*** Recorded data ***

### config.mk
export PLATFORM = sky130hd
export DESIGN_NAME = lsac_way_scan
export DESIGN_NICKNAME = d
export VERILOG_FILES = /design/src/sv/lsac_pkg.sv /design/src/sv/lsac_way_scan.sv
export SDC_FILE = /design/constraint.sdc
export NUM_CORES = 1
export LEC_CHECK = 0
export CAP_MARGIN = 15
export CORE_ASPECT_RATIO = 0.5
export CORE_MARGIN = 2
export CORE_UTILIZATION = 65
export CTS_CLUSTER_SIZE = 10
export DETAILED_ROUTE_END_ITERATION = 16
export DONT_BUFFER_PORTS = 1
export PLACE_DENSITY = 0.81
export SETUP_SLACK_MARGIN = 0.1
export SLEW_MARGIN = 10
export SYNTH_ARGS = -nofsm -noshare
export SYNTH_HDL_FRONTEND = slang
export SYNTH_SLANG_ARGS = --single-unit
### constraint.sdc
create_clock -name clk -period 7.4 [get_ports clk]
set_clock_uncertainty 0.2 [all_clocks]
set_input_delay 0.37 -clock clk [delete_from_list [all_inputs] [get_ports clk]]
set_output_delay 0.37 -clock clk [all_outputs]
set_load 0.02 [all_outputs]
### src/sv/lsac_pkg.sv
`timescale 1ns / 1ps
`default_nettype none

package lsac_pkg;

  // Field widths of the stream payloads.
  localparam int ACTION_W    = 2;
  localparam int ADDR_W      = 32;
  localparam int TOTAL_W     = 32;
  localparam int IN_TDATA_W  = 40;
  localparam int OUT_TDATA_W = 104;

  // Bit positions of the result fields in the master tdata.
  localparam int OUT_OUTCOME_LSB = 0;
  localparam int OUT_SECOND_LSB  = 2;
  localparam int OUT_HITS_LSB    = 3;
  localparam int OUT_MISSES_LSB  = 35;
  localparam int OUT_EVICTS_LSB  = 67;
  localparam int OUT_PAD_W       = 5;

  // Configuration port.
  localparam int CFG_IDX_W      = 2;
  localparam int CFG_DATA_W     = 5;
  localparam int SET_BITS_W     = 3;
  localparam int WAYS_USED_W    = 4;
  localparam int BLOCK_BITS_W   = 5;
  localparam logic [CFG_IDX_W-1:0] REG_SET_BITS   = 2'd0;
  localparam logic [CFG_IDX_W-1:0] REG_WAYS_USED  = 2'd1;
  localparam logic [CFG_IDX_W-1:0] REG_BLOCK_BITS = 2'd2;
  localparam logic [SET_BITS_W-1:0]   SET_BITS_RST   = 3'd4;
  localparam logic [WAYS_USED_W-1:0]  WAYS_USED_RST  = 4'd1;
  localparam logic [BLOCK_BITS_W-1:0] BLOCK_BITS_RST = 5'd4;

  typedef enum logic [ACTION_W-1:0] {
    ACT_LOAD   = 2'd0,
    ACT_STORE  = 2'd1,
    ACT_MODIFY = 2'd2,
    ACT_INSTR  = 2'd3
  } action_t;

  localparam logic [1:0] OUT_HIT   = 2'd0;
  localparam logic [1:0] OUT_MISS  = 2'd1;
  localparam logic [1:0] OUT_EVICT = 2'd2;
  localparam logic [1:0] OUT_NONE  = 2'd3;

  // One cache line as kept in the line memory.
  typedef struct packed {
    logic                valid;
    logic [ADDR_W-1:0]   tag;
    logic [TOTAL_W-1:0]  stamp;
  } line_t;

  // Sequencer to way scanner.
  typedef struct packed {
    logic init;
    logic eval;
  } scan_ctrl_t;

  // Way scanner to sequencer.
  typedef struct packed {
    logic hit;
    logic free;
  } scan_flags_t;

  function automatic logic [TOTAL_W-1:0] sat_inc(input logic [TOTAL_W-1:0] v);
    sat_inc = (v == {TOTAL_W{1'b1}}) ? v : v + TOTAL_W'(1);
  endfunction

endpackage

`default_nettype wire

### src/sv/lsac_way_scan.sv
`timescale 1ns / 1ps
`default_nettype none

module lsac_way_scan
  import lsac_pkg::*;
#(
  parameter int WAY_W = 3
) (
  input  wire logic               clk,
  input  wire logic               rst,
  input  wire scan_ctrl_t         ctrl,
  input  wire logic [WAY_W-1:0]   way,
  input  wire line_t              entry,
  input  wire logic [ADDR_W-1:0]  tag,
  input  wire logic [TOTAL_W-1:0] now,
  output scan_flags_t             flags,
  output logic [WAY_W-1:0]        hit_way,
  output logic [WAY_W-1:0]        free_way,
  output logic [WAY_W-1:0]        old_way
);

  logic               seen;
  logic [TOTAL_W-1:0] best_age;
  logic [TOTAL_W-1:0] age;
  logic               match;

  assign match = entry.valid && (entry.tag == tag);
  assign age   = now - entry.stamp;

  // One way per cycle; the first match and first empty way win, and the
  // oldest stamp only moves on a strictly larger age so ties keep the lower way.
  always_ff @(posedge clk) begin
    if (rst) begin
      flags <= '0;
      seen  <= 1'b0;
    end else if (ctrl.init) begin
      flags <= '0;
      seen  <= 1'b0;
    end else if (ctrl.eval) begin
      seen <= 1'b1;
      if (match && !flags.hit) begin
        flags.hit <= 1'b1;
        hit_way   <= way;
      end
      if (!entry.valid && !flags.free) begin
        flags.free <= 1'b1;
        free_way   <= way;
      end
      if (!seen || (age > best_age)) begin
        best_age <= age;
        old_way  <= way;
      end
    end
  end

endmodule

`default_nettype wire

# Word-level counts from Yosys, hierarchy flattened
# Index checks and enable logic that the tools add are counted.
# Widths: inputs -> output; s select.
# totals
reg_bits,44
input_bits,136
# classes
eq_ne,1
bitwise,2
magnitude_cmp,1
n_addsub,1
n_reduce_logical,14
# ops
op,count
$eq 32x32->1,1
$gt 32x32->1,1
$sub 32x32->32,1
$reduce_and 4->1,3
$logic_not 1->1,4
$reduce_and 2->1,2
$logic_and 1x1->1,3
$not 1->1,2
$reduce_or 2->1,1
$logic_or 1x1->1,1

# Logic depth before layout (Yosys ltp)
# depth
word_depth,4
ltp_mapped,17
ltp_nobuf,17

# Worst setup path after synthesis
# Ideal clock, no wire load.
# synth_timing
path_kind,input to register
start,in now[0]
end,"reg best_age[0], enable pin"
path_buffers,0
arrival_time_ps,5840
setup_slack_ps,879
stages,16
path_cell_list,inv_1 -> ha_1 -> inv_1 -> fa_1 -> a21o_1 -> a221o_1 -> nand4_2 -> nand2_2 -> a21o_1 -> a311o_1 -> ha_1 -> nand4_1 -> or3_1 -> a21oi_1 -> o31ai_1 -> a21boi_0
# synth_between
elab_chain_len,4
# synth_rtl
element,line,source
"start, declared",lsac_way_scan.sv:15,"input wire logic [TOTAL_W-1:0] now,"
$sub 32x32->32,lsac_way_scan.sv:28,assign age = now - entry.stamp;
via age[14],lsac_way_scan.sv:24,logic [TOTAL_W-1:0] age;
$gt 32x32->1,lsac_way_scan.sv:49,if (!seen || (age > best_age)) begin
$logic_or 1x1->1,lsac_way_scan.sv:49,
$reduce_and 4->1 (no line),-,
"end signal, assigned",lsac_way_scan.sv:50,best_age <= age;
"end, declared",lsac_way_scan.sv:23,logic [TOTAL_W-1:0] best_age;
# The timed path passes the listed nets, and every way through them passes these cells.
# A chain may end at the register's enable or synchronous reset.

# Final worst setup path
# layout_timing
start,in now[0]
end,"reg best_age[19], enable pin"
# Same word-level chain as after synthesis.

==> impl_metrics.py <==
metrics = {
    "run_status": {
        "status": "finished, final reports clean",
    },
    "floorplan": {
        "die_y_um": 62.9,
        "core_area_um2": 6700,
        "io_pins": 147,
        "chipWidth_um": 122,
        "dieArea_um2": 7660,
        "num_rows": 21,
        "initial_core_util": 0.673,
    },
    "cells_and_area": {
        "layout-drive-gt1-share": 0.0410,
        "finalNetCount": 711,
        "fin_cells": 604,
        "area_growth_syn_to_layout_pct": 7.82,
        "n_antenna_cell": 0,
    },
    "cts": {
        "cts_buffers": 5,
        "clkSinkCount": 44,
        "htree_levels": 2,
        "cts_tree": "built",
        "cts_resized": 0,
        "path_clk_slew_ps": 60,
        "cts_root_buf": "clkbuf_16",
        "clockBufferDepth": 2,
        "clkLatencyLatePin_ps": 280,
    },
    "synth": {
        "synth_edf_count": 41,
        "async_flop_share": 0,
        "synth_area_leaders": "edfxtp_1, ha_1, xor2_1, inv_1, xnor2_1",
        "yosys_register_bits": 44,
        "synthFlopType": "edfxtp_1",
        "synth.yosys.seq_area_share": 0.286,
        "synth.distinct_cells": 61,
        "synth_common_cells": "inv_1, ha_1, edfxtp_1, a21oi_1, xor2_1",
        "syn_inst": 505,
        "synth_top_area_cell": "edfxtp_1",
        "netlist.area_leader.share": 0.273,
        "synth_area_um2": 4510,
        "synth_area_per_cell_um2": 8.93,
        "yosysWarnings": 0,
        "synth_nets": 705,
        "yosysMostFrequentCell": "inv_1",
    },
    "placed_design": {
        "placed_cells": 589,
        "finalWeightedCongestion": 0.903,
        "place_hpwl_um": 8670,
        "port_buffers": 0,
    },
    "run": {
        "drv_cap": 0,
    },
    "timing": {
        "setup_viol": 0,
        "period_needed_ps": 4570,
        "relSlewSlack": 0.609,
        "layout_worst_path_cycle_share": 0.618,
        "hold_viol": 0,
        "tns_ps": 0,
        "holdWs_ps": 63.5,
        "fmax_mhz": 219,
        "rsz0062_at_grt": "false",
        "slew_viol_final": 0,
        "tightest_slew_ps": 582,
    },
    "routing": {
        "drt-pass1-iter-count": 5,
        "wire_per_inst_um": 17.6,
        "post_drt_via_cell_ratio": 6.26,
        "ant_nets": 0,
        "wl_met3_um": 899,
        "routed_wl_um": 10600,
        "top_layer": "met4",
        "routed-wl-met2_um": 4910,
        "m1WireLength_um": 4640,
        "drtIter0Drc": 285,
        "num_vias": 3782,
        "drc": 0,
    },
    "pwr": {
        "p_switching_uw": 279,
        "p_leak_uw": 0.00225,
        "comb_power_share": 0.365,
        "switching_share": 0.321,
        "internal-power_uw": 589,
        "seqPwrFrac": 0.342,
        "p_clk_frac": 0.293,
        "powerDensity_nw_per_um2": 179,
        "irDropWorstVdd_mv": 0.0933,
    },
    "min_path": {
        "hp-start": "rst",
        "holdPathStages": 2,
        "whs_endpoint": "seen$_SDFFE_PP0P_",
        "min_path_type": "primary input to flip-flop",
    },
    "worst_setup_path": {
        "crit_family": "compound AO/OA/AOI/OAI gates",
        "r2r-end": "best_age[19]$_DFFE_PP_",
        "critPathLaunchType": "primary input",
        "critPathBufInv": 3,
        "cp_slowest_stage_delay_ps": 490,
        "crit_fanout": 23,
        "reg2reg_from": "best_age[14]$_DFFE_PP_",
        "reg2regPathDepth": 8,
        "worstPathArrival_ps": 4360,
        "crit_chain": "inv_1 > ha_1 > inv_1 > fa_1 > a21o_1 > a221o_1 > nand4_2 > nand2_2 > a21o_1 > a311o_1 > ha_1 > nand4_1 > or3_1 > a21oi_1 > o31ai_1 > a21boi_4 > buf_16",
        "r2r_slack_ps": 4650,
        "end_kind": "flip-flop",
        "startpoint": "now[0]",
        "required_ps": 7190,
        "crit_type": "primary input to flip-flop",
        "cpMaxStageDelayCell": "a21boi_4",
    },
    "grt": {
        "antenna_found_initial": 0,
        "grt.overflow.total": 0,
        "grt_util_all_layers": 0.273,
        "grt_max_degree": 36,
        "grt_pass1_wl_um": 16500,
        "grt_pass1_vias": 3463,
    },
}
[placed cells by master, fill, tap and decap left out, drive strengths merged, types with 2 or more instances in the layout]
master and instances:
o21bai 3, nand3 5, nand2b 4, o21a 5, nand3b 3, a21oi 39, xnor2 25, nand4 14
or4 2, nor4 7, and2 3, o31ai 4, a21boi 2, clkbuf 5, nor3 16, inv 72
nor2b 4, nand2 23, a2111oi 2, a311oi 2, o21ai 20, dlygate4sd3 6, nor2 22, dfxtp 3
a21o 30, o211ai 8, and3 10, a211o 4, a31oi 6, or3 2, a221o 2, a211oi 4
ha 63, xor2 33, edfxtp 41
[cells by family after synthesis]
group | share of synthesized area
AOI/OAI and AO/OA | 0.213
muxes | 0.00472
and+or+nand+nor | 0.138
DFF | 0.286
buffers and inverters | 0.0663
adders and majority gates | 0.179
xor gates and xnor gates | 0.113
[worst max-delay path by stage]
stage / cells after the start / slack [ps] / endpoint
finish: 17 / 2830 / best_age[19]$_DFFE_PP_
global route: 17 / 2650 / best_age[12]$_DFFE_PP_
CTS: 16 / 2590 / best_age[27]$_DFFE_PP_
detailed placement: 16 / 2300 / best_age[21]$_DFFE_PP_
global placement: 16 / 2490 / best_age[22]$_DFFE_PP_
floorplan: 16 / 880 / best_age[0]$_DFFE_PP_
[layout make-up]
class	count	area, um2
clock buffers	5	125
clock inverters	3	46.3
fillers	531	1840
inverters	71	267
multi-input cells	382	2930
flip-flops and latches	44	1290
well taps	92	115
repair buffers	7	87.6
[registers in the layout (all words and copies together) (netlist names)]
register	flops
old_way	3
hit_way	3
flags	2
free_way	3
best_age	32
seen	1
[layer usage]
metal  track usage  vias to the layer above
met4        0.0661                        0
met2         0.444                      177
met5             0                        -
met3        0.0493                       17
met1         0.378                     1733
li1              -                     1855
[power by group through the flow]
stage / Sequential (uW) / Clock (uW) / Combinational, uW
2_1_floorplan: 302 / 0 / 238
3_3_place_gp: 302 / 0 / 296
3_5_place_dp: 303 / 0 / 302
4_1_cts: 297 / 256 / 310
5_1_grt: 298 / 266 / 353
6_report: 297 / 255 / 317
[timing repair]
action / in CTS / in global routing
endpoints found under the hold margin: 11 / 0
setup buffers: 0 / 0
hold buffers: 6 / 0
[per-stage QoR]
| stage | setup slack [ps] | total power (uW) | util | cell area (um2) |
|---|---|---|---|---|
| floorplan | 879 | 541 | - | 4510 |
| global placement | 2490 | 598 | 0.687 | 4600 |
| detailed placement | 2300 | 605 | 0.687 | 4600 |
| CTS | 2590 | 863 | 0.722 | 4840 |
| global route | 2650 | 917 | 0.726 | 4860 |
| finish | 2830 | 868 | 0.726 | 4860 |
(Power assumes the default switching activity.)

*** End of Recorded data ***
*** Recorded data ***

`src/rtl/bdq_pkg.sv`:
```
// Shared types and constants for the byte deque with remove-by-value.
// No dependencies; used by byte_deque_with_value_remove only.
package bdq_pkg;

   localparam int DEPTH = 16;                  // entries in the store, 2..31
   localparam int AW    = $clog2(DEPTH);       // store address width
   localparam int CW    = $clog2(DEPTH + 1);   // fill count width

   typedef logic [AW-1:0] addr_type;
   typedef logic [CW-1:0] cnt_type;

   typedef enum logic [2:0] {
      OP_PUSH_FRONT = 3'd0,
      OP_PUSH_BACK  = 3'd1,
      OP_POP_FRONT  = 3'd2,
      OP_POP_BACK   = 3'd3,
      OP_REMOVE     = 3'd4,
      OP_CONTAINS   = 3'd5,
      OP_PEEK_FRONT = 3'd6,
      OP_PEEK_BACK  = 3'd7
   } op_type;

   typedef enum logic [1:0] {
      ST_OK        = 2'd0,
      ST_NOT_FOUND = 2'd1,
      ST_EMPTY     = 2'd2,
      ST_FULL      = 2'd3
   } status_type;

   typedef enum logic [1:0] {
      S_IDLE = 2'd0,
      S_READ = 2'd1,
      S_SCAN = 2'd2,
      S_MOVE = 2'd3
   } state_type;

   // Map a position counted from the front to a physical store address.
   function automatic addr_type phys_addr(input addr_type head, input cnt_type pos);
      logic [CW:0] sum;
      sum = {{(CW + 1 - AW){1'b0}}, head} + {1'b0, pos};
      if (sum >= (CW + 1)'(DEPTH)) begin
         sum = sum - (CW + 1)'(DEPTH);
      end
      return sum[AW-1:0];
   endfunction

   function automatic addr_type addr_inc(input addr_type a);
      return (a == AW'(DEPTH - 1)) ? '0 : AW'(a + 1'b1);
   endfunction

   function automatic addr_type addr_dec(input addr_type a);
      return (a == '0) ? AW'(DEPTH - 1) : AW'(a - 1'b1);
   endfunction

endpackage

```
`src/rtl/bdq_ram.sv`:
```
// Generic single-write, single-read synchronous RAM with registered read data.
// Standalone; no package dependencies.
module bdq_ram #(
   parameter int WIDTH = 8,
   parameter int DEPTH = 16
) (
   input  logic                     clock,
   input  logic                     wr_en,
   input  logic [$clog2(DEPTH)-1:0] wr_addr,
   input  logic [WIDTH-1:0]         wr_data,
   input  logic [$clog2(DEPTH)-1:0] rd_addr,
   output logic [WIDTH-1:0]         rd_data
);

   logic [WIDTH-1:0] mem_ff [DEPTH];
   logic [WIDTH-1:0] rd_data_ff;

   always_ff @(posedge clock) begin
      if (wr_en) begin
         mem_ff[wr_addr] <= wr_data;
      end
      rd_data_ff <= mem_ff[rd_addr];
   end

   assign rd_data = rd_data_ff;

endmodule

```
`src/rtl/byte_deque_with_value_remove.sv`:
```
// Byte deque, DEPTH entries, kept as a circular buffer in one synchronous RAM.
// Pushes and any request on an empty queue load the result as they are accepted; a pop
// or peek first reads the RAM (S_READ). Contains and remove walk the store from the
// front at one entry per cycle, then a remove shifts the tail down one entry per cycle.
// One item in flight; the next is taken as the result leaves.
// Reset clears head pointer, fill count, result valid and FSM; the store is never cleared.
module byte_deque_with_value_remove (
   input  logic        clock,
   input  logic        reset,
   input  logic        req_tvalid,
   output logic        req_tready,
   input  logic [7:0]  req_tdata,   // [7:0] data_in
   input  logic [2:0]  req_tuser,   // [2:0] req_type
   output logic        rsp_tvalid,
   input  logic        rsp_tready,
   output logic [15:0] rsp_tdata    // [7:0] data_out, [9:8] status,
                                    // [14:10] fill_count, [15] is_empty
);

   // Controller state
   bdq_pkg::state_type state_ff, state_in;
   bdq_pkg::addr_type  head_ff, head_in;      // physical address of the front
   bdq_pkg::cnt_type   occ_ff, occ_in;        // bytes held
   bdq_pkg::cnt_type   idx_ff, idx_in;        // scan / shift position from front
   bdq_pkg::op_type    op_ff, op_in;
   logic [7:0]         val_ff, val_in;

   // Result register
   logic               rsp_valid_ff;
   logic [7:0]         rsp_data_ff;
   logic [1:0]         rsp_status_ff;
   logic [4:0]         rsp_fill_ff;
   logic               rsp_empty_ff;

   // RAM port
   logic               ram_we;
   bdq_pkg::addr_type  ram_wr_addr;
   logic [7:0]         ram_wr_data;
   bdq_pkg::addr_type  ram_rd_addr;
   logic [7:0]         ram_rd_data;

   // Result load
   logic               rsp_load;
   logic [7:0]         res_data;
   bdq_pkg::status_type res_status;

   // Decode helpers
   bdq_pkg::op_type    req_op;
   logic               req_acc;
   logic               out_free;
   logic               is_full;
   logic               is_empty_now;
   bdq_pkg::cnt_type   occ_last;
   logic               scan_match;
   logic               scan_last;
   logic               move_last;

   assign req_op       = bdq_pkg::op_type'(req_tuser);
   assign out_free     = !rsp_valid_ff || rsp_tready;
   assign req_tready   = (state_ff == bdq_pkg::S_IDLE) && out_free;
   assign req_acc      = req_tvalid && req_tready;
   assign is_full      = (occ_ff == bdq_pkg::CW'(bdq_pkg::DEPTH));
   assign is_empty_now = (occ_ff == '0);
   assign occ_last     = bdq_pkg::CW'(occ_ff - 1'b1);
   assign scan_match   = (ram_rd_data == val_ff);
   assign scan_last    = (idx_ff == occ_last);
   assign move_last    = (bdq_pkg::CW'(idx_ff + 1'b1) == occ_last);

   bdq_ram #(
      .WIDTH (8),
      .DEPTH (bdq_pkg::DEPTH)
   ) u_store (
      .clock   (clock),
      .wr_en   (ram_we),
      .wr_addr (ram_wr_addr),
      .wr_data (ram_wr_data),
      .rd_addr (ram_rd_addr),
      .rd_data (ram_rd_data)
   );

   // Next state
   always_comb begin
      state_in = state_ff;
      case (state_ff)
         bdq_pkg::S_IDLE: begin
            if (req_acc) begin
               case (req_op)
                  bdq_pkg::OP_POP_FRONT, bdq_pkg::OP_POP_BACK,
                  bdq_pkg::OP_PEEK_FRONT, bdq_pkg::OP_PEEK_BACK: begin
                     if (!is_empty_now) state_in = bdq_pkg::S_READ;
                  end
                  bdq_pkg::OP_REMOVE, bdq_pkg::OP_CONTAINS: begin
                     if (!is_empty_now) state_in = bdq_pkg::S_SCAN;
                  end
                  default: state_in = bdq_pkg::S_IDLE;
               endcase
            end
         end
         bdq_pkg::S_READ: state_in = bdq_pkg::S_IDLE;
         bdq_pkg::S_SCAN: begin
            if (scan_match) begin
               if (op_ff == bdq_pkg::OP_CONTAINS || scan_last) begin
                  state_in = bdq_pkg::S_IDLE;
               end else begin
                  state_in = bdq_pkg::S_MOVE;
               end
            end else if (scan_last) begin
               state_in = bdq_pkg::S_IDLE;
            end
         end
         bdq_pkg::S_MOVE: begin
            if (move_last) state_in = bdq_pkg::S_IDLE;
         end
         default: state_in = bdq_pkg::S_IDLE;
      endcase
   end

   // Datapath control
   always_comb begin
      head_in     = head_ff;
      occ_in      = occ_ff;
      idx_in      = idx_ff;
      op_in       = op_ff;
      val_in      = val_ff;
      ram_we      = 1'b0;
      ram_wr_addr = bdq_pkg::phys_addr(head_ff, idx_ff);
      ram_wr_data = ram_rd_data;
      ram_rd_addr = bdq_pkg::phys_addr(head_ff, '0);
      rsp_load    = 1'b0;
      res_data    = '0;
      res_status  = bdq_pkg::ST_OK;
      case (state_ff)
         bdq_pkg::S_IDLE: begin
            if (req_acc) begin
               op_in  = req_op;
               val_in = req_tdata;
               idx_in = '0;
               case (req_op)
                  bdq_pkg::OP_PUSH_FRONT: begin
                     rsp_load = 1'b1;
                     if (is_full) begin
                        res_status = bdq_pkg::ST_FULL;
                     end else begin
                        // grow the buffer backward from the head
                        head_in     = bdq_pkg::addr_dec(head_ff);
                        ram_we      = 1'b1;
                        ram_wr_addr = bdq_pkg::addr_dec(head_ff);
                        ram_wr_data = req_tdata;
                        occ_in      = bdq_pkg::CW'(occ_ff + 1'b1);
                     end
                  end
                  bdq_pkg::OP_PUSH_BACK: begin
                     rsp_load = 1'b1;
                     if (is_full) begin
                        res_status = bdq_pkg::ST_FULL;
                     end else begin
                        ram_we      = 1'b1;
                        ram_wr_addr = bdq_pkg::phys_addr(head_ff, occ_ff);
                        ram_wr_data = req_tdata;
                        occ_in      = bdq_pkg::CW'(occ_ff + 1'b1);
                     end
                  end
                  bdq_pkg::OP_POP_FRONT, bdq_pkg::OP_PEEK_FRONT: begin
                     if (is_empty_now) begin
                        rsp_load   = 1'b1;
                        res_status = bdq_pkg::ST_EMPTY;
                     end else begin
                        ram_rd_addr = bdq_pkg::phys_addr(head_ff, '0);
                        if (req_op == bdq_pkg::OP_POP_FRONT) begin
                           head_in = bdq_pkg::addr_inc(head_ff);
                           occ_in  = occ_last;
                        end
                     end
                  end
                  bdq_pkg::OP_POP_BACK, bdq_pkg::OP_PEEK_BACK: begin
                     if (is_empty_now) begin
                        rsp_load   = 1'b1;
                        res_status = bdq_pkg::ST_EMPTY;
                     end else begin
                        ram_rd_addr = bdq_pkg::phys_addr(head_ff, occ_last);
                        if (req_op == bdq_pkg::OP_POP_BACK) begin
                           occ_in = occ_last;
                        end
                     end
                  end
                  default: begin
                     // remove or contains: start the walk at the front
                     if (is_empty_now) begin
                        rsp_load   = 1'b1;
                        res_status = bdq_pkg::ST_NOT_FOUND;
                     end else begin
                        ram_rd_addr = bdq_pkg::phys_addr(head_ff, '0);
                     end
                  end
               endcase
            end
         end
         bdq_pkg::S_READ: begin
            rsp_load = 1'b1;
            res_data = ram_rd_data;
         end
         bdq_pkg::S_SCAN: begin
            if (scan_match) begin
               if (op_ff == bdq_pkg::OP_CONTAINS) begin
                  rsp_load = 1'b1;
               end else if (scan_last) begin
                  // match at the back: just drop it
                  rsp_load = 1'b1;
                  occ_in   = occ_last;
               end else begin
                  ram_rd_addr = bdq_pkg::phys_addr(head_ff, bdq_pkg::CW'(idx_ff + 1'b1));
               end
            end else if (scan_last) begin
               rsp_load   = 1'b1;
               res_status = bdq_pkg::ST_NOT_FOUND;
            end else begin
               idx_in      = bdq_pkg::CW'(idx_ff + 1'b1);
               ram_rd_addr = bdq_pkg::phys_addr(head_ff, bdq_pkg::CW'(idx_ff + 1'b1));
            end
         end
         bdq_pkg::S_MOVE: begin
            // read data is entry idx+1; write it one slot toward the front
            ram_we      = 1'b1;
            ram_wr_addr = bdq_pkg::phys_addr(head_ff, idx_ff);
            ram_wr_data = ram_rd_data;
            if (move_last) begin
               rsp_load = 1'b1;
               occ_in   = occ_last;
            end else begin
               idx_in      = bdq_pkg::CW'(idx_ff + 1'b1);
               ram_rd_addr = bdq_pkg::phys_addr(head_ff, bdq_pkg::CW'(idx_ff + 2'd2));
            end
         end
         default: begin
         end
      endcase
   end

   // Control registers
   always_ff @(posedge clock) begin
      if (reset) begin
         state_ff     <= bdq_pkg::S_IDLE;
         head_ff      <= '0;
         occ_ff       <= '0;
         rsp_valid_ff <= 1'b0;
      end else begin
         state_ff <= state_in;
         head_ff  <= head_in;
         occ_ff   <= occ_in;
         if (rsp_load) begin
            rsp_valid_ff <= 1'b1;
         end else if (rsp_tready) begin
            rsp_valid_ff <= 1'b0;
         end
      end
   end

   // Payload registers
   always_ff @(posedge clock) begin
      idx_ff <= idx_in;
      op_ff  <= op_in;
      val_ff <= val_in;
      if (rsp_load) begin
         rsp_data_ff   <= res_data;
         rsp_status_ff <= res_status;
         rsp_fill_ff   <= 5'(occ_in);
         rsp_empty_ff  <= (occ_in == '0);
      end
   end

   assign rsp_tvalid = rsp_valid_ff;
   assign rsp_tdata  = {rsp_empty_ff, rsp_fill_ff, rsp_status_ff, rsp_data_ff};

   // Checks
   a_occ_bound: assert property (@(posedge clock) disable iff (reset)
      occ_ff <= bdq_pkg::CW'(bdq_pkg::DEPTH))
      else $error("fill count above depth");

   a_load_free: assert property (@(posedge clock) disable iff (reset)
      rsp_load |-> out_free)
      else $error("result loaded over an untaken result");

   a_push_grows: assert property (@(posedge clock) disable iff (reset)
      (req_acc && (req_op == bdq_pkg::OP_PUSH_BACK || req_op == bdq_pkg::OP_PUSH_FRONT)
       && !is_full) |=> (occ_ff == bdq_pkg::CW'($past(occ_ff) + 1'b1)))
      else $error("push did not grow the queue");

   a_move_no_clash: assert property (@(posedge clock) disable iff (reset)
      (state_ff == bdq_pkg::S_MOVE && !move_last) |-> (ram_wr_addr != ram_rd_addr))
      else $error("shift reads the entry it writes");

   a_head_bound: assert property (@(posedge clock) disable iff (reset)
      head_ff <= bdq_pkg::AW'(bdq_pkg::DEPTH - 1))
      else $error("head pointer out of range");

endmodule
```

*** End of Recorded data ***

Work required: Locate the word "types" in the data above. Copy every line carrying it.

Task result:
[placed cells by master, fill, tap and decap left out, drive strengths merged, types with 2 or more instances in the layout]
// Shared types and constants for the byte deque with remove-by-value.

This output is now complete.